* Exercise objective: Would you repeat exactly the part of the listing below that runs from the line containing "Most numerous cell" down to the line containing "trial 56 | 0.611", inclusive, and nothing else?

***** Records supplied

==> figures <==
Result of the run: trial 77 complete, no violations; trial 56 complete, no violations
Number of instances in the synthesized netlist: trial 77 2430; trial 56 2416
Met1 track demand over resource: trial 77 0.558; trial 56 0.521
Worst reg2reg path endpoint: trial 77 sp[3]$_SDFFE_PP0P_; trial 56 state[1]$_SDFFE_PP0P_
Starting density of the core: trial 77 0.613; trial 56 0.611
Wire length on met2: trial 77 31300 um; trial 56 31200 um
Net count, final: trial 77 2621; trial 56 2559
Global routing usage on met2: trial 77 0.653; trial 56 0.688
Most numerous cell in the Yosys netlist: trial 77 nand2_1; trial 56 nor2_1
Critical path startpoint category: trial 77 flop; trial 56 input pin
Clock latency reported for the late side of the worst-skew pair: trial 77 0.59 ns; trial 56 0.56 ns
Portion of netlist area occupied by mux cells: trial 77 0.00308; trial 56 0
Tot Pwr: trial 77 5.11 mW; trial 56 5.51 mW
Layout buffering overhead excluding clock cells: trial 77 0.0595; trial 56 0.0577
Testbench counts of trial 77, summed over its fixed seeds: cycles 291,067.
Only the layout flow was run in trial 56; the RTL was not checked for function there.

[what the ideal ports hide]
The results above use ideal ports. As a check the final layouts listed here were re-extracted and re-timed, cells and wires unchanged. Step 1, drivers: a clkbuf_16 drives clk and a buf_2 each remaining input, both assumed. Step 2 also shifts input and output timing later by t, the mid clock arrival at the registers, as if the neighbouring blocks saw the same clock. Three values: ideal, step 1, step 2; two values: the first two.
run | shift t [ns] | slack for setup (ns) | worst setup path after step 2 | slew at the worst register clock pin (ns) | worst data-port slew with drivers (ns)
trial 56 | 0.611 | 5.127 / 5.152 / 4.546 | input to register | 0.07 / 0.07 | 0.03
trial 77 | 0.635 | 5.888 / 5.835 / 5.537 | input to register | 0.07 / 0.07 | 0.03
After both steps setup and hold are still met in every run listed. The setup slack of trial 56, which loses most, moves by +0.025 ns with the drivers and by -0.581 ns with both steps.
This design comes from an exercise in tuning for small area, a short achievable clock period and few clock cycles on the open sky130 flow, not from production work.
Only simulation tests tie the RTL to the original design; equivalence was not proved.

$ cat config.mk
export PLATFORM = sky130hd
export DESIGN_NAME = goertzel_filter
export DESIGN_NICKNAME = goertzel_filter
export VERILOG_FILES = /design/flow/design.v
export SDC_FILE = /design/flow/constraint.sdc
export NUM_CORES = 4
export LEC_CHECK = 0
export CAP_MARGIN = 20
export CORE_MARGIN = 2
export CORE_UTILIZATION = 40
export SLEW_MARGIN = 20
$ cat constraint.sdc
create_clock -name core_clock -period 22.0 [get_ports {clk}]
set_input_delay 4.4000 -clock core_clock [delete_from_list [all_inputs] [get_ports {clk}]]
set_output_delay 4.4000 -clock core_clock [all_outputs]
set_load 0.01 [all_outputs]
$ cat design.v
module gf_fmul (
    input  wire [31:0] a,
    input  wire [31:0] b,
    output reg  [31:0] y
);
    wire        sa = a[31];
    wire        sb = b[31];
    wire [7:0]  ea = a[30:23];
    wire [7:0]  eb = b[30:23];
    wire [22:0] ma = a[22:0];
    wire [22:0] mb = b[22:0];
    wire a_nan  = (ea == 8'hff) && (ma != 0);
    wire b_nan  = (eb == 8'hff) && (mb != 0);
    wire a_inf  = (ea == 8'hff) && (ma == 0);
    wire b_inf  = (eb == 8'hff) && (mb == 0);
    wire a_zero = (ea == 8'h00) && (ma == 0);
    wire b_zero = (eb == 8'h00) && (mb == 0);
    wire sy     = sa ^ sb;
    wire [23:0] siga = {ea != 0, ma};
    wire [23:0] sigb = {eb != 0, mb};
    wire [9:0]  expa = (ea == 0) ? 10'd1 : {2'b00, ea};
    wire [9:0]  expb = (eb == 0) ? 10'd1 : {2'b00, eb};
    wire [47:0] prod = siga * sigb;
    reg [5:0] lz;
    integer i;
    always @* begin
        lz = 6'd48;
        for (i = 0; i < 48; i = i + 1)
            if (prod[i]) lz = 6'd47 - i[5:0];
    end
    wire [47:0] norm = prod << lz;
    wire signed [11:0] e_norm = $signed({2'b00, expa}) + $signed({2'b00, expb})
                              - 12'sd126 - $signed({6'b0, lz});
    reg  [6:0]  sh;
    reg  [95:0] den;
    reg  [7:0]  ef;
    reg  [22:0] fr;
    reg         g, st, ru;
    always @* begin
        if (e_norm > 0) begin
            sh = 7'd0;
            ef = e_norm[7:0];
        end else begin
            sh = (e_norm < -12'sd48) ? 7'd50 : (7'd1 - e_norm[6:0]);
            ef = 8'd0;
        end
        den = {norm, 48'b0} >> sh;
        fr  = den[94:72];
        g   = den[71];
        st  = |den[70:0];
        ru  = g & (st | fr[0]);
        if (a_nan || b_nan || (a_inf && b_zero) || (a_zero && b_inf))
            y = 32'h7fc00000;
        else if (a_inf || b_inf)
            y = {sy, 8'hff, 23'b0};
        else if (a_zero || b_zero)
            y = {sy, 31'b0};
        else if (e_norm >= 12'sd255)
            y = {sy, 8'hff, 23'b0};
        else
            y = {sy, {ef, fr} + {30'b0, ru}};
    end
endmodule
module gf_fadd (
    input  wire [31:0] a,
    input  wire [31:0] b,
    output reg  [31:0] y
);
    wire a_nan = (a[30:23] == 8'hff) && (a[22:0] != 0);
    wire b_nan = (b[30:23] == 8'hff) && (b[22:0] != 0);
    wire a_inf = (a[30:23] == 8'hff) && (a[22:0] == 0);
    wire b_inf = (b[30:23] == 8'hff) && (b[22:0] == 0);
    wire        swap = (b[30:0] > a[30:0]);
    wire [31:0] x = swap ? b : a;
    wire [31:0] z = swap ? a : b;
    wire        sx = x[31];
    wire        sz = z[31];
    wire [7:0]  ex = x[30:23];
    wire [7:0]  ez = z[30:23];
    wire [23:0] sigx = {ex != 0, x[22:0]};
    wire [23:0] sigz = {ez != 0, z[22:0]};
    wire [7:0]  expx = (ex == 0) ? 8'd1 : ex;
    wire [7:0]  expz = (ez == 0) ? 8'd1 : ez;
    wire [7:0]  d = expx - expz;
    wire        sub = sx ^ sz;
    wire [26:0] fx = {sigx, 3'b000};
    reg  [26:0] fz;
    reg  [27:0] s;
    reg  [26:0] sn;
    reg  [4:0]  lz;
    reg  [4:0]  lzl;
    reg  [8:0]  er;
    reg  [7:0]  ef;
    reg  [22:0] fr;
    reg         g, st, ru;
    reg  [26:0] lost;
    integer i;
    always @* begin
        lost = 27'b0;
        lzl  = 5'd0;
        if (d >= 8'd27) begin
            fz = {26'b0, |sigz};
        end else begin
            fz   = {sigz, 3'b000} >> d;
            lost = {sigz, 3'b000} << (8'd27 - d);
            fz[0] = fz[0] | (|lost);
        end
        if (sub) s = {1'b0, fx} - {1'b0, fz};
        else     s = {1'b0, fx} + {1'b0, fz};
        lz = 5'd27;
        for (i = 0; i < 27; i = i + 1)
            if (s[i]) lz = 5'd26 - i[4:0];
        if (s[27]) begin
            sn = {s[27:2], s[1] | s[0]};
            er = {1'b0, expx} + 9'd1;
        end else begin
            if (expx - 8'd1 < {3'b0, lz}) lzl = expx[4:0] - 5'd1;
            else                           lzl = lz;
            sn = s[26:0] << lzl;
            er = {1'b0, expx} - {4'b0, lzl};
        end
        ef = sn[26] ? er[7:0] : 8'd0;
        fr = sn[25:3];
        g  = sn[2];
        st = sn[1] | sn[0];
        ru = g & (st | fr[0]);
        if (a_nan || b_nan || (a_inf && b_inf && (a[31] != b[31])))
            y = 32'h7fc00000;
        else if (a_inf || b_inf)
            y = a_inf ? a : b;
        else if (s == 0)
            y = {a[31] & b[31], 31'b0};
        else if (er >= 9'd255)
            y = {sx, 8'hff, 23'b0};
        else
            y = {sx, {ef, fr} + {30'b0, ru}};
    end
endmodule
module goertzel_filter (
    input  wire        clk,
    input  wire        rst,
    input  wire        in_valid,
    output wire        in_ready,
    input  wire [1:0]  in_op,
    input  wire [31:0] in_data,
    output reg         out_valid,
    output reg  [31:0] out_mag,
    output reg         out_nonfinite
);
    localparam OP_SAMPLE = 2'd0;
    localparam OP_BLKEND = 2'd1;
    localparam OP_COEFF  = 2'd2;
    localparam S_IDLE  = 4'd0;
    localparam S_SMUL  = 4'd1;    
    localparam S_SSUB  = 4'd2;    
    localparam S_SADD  = 4'd3;    
    localparam S_M11   = 4'd4;    
    localparam S_M22   = 4'd5;    
    localparam S_M12   = 4'd6;    
    localparam S_MC    = 4'd7;    
    localparam S_ADD   = 4'd8;    
    localparam S_SUB   = 4'd9;    
    localparam S_CHECK = 4'd10;   
    localparam S_SQRT  = 4'd11;   
    localparam S_ROUND = 4'd12;   
    reg  [3:0]  state;
    reg  [31:0] coeff;
    reg  [31:0] q1, q2;
    reg  [15:0] xs;           
    reg  [31:0] ta, tb, tc;   
    assign in_ready = (state == S_IDLE);
    reg  [31:0] mul_a, mul_b, add_a, add_b;
    wire [31:0] mul_y, add_y;
    gf_fmul u_mul (.a(mul_a), .b(mul_b), .y(mul_y));
    gf_fadd u_add (.a(add_a), .b(add_b), .y(add_y));
    wire        xneg = xs[15];
    wire [15:0] xabs = xneg ? (16'd0 - xs) : xs;
    reg  [3:0]  xpos;
    integer k;
    always @* begin
        xpos = 4'd0;
        for (k = 0; k < 16; k = k + 1)
            if (xabs[k]) xpos = k[3:0];
    end
    wire [22:0] xfrac = {xabs, 7'b0} << (5'd16 - {1'b0, xpos});
    wire [31:0] xf = (xabs == 0) ? 32'h0 : {xneg, 8'd127 + {4'b0, xpos}, xfrac};
    always @* begin
        mul_a = q1;
        mul_b = q1;
        add_a = ta;
        add_b = tb;
        case (state)
            S_SMUL: begin mul_a = coeff; mul_b = q1; end
            S_SSUB: begin add_a = ta;    add_b = {~q2[31], q2[30:0]}; end
            S_SADD: begin add_a = ta;    add_b = xf; end
            S_M11:  begin mul_a = q1;    mul_b = q1; end
            S_M22:  begin mul_a = q2;    mul_b = q2; end
            S_M12:  begin mul_a = q1;    mul_b = q2; end
            S_MC:   begin mul_a = tc;    mul_b = coeff; end
            S_ADD:  begin add_a = ta;    add_b = tb; end
            S_SUB:  begin add_a = ta;    add_b = {~tc[31], tc[30:0]}; end
            default: ;
        endcase
    end
    wire [23:0] m_sig = {ta[30:23] != 0, ta[22:0]};
    reg  [4:0]  m_lz;
    always @* begin
        m_lz = 5'd0;
        for (k = 0; k < 24; k = k + 1)
            if (m_sig[k]) m_lz = 5'd23 - k[4:0];
    end
    wire [23:0] m_norm = m_sig << m_lz;
    wire signed [9:0] m_exp = ((ta[30:23] == 0) ? 10'sd1 : $signed({2'b00, ta[30:23]}))
                            - 10'sd127 - $signed({5'b0, m_lz});
    reg  [51:0] rad;          
    reg  [27:0] rem;
    reg  [25:0] root;
    reg  [4:0]  cnt;
    reg  [7:0]  r_exp;        
    wire [29:0] rem_sh = {rem, rad[51:50]};
    wire [29:0] trial  = {2'b00, root, 2'b01};
    wire        take   = (rem_sh >= trial);
    wire        r_g  = root[1];
    wire        r_st = root[0] | (rem != 0);
    wire        r_up = r_g & (r_st | root[2]);
    always @(posedge clk) begin
        if (rst) begin
            state         <= S_IDLE;
            coeff         <= 32'h0;
            q1            <= 32'h0;
            q2            <= 32'h0;
            out_valid     <= 1'b0;
            out_mag       <= 32'h0;
            out_nonfinite <= 1'b0;
        end else begin
            out_valid <= 1'b0;
            case (state)
                S_IDLE: begin
                    if (in_valid) begin
                        case (in_op)
                            OP_SAMPLE: begin
                                xs    <= in_data[15:0];
                                state <= S_SMUL;
                            end
                            OP_BLKEND: state <= S_M11;
                            OP_COEFF: begin
                                if (in_data[30:23] == 8'hff && in_data[22:0] != 0)
                                    coeff <= coeff;
                                else if (in_data[30:0] > 31'h40000000)
                                    coeff <= {in_data[31], 31'h40000000};
                                else
                                    coeff <= in_data;
                            end
                            default: ;
                        endcase
                    end
                end
                S_SMUL: begin ta <= mul_y; state <= S_SSUB; end
                S_SSUB: begin ta <= add_y; state <= S_SADD; end
                S_SADD: begin
                    q2    <= q1;
                    q1    <= add_y;
                    state <= S_IDLE;
                end
                S_M11: begin ta <= mul_y; state <= S_M22; end
                S_M22: begin tb <= mul_y; state <= S_M12; end
                S_M12: begin tc <= mul_y; state <= S_MC; end
                S_MC:  begin tc <= mul_y; state <= S_ADD; end
                S_ADD: begin ta <= add_y; state <= S_SUB; end
                S_SUB: begin
                    ta    <= add_y;
                    q1    <= 32'h0;
                    q2    <= 32'h0;
                    state <= S_CHECK;
                end
                S_CHECK: begin
                    if (ta[30:23] == 8'hff) begin
                        out_valid     <= 1'b1;
                        out_nonfinite <= 1'b1;
                        out_mag       <= (ta[22:0] == 0 && !ta[31]) ? 32'h7f800000 : 32'h0;
                        state         <= S_IDLE;
                    end else if (ta[31] || ta[30:0] == 0) begin
                        out_valid     <= 1'b1;
                        out_nonfinite <= 1'b0;
                        out_mag       <= 32'h0;
                        state         <= S_IDLE;
                    end else begin
                        if (m_exp[0]) begin
                            rad   <= {m_norm, 28'b0};
                            r_exp <= m_exp[8:1] + 8'd127;
                        end else begin
                            rad   <= {1'b0, m_norm, 27'b0};
                            r_exp <= m_exp[8:1] + 8'd127;
                        end
                        rem   <= 28'd0;
                        root  <= 26'd0;
                        cnt   <= 5'd25;
                        state <= S_SQRT;
                    end
                end
                S_SQRT: begin
                    rad  <= {rad[49:0], 2'b00};
                    if (take) begin
                        rem  <= rem_sh[27:0] - trial[27:0];
                        root <= {root[24:0], 1'b1};
                    end else begin
                        rem  <= rem_sh[27:0];
                        root <= {root[24:0], 1'b0};
                    end
                    cnt <= cnt - 5'd1;
                    if (cnt == 0) state <= S_ROUND;
                end
                S_ROUND: begin
                    out_valid     <= 1'b1;
                    out_nonfinite <= 1'b0;
                    out_mag       <= {1'b0, {r_exp, root[24:2]} + {30'b0, r_up}};
                    state         <= S_IDLE;
                end
                default: state <= S_IDLE;
            endcase
        end
    end
endmodule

**********

* Answer:
Most numerous cell in the Yosys netlist: trial 77 nand2_1; trial 56 nor2_1
Critical path startpoint category: trial 77 flop; trial 56 input pin
Clock latency reported for the late side of the worst-skew pair: trial 77 0.59 ns; trial 56 0.56 ns
Portion of netlist area occupied by mux cells: trial 77 0.00308; trial 56 0
Tot Pwr: trial 77 5.11 mW; trial 56 5.51 mW
Layout buffering overhead excluding clock cells: trial 77 0.0595; trial 56 0.0577
Testbench counts of trial 77, summed over its fixed seeds: cycles 291,067.
Only the layout flow was run in trial 56; the RTL was not checked for function there.

[what the ideal ports hide]
The results above use ideal ports. As a check the final layouts listed here were re-extracted and re-timed, cells and wires unchanged. Step 1, drivers: a clkbuf_16 drives clk and a buf_2 each remaining input, both assumed. Step 2 also shifts input and output timing later by t, the mid clock arrival at the registers, as if the neighbouring blocks saw the same clock. Three values: ideal, step 1, step 2; two values: the first two.
run | shift t [ns] | slack for setup (ns) | worst setup path after step 2 | slew at the worst register clock pin (ns) | worst data-port slew with drivers (ns)
trial 56 | 0.611 | 5.127 / 5.152 / 4.546 | input to register | 0.07 / 0.07 | 0.03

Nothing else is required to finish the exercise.